WHAT TO PRODUCE ▸ Below are the records. Retype exactly the lines between the lines holding "CTS tree: yes" and "6000 and 7000", inclusive.

RAW DATA ▸
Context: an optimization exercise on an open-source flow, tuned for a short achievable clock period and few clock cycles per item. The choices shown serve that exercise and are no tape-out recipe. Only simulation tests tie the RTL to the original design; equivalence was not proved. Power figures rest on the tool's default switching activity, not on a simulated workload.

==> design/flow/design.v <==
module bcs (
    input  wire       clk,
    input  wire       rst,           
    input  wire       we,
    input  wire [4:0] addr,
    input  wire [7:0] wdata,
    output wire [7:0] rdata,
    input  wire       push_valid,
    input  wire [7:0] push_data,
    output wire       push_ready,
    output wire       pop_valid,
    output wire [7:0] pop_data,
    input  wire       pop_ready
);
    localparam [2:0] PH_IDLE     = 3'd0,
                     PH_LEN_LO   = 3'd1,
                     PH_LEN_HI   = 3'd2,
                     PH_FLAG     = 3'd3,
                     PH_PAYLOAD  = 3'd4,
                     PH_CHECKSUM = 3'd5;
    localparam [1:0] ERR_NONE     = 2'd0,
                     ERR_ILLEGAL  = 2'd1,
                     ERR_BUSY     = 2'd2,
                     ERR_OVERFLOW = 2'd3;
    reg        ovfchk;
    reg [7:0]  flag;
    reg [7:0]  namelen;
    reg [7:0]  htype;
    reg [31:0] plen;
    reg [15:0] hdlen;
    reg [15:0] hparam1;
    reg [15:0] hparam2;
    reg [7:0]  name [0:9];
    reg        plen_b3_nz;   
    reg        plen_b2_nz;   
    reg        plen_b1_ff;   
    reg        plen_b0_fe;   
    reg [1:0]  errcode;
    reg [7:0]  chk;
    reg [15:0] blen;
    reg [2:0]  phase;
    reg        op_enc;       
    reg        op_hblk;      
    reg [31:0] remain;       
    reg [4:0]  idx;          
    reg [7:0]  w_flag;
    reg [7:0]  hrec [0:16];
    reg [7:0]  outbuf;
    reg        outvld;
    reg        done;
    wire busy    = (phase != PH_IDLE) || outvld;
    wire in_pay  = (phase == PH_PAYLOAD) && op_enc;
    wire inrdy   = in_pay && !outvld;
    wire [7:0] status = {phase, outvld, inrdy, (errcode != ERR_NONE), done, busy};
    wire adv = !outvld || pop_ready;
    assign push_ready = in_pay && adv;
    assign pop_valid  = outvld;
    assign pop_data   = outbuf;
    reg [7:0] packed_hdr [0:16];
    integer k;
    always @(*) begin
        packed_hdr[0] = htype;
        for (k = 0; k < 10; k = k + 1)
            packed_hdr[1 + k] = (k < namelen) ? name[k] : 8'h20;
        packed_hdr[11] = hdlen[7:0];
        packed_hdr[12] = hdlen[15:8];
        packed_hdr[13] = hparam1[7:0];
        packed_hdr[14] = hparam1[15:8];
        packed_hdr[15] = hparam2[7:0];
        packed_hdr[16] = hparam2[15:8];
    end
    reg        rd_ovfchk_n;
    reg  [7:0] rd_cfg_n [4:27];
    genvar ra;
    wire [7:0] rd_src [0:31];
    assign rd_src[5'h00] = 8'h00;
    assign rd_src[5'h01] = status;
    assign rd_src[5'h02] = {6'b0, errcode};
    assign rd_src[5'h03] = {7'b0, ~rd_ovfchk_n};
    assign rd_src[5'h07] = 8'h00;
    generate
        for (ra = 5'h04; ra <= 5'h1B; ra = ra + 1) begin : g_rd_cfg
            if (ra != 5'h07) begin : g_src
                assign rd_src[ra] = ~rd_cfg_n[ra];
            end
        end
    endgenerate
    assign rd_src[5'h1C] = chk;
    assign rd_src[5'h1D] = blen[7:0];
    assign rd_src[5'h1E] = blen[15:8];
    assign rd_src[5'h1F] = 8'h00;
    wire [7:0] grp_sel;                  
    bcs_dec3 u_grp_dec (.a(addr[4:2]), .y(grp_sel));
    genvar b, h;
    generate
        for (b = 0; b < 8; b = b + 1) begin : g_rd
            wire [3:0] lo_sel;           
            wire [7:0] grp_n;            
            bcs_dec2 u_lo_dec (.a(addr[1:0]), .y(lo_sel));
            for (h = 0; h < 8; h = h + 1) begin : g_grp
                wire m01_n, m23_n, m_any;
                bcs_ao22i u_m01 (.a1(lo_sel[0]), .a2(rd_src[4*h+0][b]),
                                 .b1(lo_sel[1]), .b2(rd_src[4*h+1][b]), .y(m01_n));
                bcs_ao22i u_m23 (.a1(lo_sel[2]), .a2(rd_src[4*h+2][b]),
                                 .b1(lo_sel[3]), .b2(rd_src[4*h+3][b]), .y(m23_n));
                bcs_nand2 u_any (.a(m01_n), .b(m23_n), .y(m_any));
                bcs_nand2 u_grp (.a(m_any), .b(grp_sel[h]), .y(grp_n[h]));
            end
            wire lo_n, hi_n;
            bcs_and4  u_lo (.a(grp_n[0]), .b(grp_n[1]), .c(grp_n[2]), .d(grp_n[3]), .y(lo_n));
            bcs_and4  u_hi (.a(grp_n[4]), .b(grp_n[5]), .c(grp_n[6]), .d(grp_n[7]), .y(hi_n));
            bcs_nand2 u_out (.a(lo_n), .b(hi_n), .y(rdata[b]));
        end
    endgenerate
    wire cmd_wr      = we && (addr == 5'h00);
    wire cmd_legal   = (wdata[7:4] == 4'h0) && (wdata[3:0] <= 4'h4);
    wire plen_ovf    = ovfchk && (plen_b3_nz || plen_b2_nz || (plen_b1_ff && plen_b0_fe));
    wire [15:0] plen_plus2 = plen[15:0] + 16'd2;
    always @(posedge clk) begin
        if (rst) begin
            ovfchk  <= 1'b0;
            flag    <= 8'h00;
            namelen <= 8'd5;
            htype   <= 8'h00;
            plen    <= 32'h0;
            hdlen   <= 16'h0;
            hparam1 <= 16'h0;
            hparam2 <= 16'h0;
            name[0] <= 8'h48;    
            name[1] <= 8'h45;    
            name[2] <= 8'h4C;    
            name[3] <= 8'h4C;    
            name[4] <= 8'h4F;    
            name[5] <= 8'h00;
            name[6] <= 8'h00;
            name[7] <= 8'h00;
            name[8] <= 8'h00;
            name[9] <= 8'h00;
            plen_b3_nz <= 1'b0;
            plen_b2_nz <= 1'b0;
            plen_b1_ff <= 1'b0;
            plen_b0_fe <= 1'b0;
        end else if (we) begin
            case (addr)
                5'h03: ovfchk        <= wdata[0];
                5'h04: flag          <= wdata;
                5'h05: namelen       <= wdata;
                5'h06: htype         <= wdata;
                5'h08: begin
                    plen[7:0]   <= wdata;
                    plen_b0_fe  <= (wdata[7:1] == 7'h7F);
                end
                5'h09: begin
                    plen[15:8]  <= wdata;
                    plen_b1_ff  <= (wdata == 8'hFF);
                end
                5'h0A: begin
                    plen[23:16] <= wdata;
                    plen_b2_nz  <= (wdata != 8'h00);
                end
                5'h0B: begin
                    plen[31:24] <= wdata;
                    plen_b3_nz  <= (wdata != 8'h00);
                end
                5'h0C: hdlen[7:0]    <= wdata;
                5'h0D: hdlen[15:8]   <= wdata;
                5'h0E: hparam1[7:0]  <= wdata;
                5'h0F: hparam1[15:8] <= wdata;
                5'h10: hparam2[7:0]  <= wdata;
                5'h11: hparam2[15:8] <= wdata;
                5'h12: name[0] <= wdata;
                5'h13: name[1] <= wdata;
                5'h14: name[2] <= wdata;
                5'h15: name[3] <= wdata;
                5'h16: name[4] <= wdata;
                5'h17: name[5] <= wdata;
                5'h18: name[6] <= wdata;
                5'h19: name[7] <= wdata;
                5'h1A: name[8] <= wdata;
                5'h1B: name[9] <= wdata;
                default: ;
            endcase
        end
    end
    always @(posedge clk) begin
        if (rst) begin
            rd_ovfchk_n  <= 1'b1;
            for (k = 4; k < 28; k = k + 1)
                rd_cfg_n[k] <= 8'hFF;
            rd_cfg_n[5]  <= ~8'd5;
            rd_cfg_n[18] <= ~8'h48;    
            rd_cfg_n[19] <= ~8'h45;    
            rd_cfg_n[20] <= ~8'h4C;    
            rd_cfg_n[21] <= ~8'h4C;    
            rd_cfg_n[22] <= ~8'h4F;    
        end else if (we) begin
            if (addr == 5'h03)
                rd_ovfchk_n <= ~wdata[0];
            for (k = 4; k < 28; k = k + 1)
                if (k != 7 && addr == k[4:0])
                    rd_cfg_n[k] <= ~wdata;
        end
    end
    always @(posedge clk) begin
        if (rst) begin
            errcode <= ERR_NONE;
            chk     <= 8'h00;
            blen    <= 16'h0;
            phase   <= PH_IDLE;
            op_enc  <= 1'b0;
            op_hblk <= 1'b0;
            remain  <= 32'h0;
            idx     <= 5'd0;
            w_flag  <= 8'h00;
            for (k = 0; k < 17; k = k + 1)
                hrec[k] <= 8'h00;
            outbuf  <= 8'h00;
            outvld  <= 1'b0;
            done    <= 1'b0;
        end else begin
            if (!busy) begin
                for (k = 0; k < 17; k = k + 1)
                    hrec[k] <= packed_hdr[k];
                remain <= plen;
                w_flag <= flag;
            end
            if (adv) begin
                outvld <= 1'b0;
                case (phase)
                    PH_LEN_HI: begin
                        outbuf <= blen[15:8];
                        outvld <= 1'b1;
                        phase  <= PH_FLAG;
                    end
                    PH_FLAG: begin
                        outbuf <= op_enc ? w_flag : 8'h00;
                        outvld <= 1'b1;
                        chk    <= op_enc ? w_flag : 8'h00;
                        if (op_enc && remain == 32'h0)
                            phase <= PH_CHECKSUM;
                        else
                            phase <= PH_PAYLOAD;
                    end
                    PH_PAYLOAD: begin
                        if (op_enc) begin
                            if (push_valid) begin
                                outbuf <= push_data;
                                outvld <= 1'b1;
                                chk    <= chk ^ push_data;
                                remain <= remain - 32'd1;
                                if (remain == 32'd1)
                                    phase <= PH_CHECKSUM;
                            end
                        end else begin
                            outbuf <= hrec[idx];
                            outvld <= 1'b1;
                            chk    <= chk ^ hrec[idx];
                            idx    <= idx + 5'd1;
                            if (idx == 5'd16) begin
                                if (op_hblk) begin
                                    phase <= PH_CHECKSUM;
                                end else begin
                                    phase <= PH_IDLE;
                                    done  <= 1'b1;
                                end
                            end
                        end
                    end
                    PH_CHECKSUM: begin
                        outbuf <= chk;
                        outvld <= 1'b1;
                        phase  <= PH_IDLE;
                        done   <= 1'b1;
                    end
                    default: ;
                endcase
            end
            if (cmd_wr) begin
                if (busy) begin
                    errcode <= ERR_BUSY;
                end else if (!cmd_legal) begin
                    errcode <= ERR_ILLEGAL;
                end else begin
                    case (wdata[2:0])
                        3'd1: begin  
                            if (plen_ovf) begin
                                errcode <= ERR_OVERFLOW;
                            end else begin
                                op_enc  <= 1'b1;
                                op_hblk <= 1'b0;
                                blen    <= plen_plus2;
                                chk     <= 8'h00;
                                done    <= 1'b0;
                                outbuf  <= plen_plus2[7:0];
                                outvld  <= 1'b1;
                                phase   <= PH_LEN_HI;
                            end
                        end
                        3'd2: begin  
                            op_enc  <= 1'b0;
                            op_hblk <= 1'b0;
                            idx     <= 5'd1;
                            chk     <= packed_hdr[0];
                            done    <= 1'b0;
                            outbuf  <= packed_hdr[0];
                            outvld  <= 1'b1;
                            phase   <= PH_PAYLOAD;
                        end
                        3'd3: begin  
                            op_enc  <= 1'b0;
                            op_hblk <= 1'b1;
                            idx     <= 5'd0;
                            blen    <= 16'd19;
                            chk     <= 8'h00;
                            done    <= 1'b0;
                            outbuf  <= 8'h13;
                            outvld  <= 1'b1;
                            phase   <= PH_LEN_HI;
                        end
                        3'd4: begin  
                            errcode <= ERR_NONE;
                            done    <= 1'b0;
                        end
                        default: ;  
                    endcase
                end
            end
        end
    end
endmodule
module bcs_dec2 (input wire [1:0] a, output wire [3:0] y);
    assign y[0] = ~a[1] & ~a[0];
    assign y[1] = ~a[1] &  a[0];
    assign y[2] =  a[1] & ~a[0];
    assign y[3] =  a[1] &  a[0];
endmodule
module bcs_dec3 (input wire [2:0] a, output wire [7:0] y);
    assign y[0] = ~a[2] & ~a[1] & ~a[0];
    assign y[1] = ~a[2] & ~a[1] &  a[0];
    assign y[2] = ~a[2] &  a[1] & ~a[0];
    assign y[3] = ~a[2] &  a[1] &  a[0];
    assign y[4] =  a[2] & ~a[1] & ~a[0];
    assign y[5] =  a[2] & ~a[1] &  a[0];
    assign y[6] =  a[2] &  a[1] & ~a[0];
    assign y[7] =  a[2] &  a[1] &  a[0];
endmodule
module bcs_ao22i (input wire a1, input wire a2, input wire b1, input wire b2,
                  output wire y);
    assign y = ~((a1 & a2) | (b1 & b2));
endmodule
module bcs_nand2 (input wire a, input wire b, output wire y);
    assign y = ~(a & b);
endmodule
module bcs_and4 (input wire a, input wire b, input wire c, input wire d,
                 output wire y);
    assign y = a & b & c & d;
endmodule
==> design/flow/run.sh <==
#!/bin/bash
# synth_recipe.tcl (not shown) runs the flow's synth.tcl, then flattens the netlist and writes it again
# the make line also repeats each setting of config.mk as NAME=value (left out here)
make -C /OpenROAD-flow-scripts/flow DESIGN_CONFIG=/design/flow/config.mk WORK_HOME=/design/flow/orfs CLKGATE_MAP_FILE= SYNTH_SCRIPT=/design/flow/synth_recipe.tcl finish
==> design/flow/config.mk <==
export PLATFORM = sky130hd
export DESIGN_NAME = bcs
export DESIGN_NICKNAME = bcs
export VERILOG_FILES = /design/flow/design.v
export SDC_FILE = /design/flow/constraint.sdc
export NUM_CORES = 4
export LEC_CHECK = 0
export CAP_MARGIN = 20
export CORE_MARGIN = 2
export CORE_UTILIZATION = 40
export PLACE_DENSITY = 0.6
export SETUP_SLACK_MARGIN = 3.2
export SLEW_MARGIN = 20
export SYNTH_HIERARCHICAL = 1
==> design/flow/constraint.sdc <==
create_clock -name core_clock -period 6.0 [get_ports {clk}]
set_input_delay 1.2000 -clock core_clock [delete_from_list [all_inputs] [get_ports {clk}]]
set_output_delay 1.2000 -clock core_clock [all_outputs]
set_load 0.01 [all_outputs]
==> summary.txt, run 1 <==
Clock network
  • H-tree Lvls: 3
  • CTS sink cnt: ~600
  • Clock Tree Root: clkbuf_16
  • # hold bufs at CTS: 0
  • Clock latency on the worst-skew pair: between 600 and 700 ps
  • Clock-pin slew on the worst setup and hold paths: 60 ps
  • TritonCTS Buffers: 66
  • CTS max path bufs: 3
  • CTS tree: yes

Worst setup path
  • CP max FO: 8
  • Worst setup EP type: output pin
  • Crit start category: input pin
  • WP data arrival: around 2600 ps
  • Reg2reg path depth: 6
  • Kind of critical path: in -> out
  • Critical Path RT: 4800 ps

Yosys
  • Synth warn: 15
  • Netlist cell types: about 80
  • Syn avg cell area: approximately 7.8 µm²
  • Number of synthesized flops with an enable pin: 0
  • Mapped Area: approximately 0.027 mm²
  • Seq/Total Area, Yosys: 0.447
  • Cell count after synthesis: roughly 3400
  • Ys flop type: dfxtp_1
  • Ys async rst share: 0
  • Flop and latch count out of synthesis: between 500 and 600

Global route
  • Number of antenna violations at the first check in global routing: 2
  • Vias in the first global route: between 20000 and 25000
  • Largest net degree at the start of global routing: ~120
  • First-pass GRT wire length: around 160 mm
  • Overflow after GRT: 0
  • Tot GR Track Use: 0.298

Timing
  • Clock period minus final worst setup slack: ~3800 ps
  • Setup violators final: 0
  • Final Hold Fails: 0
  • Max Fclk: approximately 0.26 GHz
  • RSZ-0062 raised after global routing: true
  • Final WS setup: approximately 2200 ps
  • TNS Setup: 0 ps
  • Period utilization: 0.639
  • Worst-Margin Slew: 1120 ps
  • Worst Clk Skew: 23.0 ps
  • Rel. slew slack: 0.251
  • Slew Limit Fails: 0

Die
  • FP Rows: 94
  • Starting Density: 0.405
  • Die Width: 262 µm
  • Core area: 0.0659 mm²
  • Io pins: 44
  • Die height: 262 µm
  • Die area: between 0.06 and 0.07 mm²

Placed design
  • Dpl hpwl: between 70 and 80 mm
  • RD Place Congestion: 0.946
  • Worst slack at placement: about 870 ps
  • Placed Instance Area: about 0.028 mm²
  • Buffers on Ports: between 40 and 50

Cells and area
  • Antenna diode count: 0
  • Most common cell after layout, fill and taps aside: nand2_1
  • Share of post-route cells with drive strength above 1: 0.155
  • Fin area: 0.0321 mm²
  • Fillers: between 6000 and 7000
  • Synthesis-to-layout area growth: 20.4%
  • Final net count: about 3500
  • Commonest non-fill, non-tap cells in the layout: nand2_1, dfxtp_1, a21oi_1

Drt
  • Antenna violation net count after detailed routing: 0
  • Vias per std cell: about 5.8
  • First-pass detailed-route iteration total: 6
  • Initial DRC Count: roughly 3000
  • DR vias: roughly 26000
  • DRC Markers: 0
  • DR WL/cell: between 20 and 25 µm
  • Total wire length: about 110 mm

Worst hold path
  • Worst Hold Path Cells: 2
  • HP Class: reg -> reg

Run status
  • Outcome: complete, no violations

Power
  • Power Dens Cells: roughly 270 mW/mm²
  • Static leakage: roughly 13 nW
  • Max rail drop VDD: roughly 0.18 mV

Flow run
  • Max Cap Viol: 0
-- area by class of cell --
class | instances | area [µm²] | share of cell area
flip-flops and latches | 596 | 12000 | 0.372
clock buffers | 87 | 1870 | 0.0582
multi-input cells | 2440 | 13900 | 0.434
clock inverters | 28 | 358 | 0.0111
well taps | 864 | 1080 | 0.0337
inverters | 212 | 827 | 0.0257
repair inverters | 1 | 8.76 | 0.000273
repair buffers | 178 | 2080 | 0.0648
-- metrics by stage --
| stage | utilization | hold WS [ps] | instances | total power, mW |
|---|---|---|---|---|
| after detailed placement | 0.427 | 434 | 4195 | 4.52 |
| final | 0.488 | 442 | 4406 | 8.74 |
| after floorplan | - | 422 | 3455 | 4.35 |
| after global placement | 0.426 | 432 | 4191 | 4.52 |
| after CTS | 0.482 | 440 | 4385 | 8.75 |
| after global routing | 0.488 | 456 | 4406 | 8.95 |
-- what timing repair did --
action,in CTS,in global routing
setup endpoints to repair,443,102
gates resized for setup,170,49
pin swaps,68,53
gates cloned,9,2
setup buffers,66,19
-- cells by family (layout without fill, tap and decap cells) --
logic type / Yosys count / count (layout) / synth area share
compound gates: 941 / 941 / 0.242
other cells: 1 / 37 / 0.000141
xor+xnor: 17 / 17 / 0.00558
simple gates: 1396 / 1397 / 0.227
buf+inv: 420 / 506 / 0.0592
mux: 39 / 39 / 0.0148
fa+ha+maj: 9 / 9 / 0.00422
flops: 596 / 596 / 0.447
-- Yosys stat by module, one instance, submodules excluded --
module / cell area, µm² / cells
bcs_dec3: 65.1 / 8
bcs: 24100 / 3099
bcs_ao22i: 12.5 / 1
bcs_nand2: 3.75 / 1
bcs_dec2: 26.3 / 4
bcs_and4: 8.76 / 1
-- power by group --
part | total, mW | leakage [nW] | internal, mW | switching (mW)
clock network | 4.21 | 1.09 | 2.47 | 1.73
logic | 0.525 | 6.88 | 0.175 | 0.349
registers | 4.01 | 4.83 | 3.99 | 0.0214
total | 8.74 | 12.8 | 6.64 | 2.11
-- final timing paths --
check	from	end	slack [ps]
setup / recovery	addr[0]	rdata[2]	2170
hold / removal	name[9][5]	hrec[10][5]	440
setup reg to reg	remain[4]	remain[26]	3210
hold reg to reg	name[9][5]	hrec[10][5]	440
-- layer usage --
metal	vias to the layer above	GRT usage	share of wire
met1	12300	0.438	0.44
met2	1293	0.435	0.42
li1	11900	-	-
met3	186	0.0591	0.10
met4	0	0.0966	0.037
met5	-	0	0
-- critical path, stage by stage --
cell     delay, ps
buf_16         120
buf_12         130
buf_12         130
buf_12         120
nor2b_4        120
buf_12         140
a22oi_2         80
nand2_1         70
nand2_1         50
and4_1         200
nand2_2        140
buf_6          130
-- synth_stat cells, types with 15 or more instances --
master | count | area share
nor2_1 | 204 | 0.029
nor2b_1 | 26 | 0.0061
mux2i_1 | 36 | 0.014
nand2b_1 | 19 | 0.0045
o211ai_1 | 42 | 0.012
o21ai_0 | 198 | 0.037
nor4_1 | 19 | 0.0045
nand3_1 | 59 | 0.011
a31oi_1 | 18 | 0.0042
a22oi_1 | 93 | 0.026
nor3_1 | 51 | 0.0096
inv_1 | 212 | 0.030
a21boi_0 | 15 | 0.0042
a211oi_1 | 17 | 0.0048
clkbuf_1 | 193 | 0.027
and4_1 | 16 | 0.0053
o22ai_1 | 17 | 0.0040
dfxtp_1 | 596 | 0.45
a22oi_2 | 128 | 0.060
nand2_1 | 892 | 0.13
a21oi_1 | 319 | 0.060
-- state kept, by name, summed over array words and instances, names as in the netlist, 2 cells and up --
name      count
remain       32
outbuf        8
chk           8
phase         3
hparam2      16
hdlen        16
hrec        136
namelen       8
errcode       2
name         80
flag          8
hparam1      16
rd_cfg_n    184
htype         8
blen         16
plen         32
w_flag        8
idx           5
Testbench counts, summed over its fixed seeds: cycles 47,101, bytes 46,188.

RESPONSE AREA ▸
  • CTS tree: yes

Worst setup path
  • CP max FO: 8
  • Worst setup EP type: output pin
  • Crit start category: input pin
  • WP data arrival: around 2600 ps
  • Reg2reg path depth: 6
  • Kind of critical path: in -> out
  • Critical Path RT: 4800 ps

Yosys
  • Synth warn: 15
  • Netlist cell types: about 80
  • Syn avg cell area: approximately 7.8 µm²
  • Number of synthesized flops with an enable pin: 0
  • Mapped Area: approximately 0.027 mm²
  • Seq/Total Area, Yosys: 0.447
  • Cell count after synthesis: roughly 3400
  • Ys flop type: dfxtp_1
  • Ys async rst share: 0
  • Flop and latch count out of synthesis: between 500 and 600

Global route
  • Number of antenna violations at the first check in global routing: 2
  • Vias in the first global route: between 20000 and 25000
  • Largest net degree at the start of global routing: ~120
  • First-pass GRT wire length: around 160 mm
  • Overflow after GRT: 0
  • Tot GR Track Use: 0.298

Timing
  • Clock period minus final worst setup slack: ~3800 ps
  • Setup violators final: 0
  • Final Hold Fails: 0
  • Max Fclk: approximately 0.26 GHz
  • RSZ-0062 raised after global routing: true
  • Final WS setup: approximately 2200 ps
  • TNS Setup: 0 ps
  • Period utilization: 0.639
  • Worst-Margin Slew: 1120 ps
  • Worst Clk Skew: 23.0 ps
  • Rel. slew slack: 0.251
  • Slew Limit Fails: 0

Die
  • FP Rows: 94
  • Starting Density: 0.405
  • Die Width: 262 µm
  • Core area: 0.0659 mm²
  • Io pins: 44
  • Die height: 262 µm
  • Die area: between 0.06 and 0.07 mm²

Placed design
  • Dpl hpwl: between 70 and 80 mm
  • RD Place Congestion: 0.946
  • Worst slack at placement: about 870 ps
  • Placed Instance Area: about 0.028 mm²
  • Buffers on Ports: between 40 and 50

Cells and area
  • Antenna diode count: 0
  • Most common cell after layout, fill and taps aside: nand2_1
  • Share of post-route cells with drive strength above 1: 0.155
  • Fin area: 0.0321 mm²
  • Fillers: between 6000 and 7000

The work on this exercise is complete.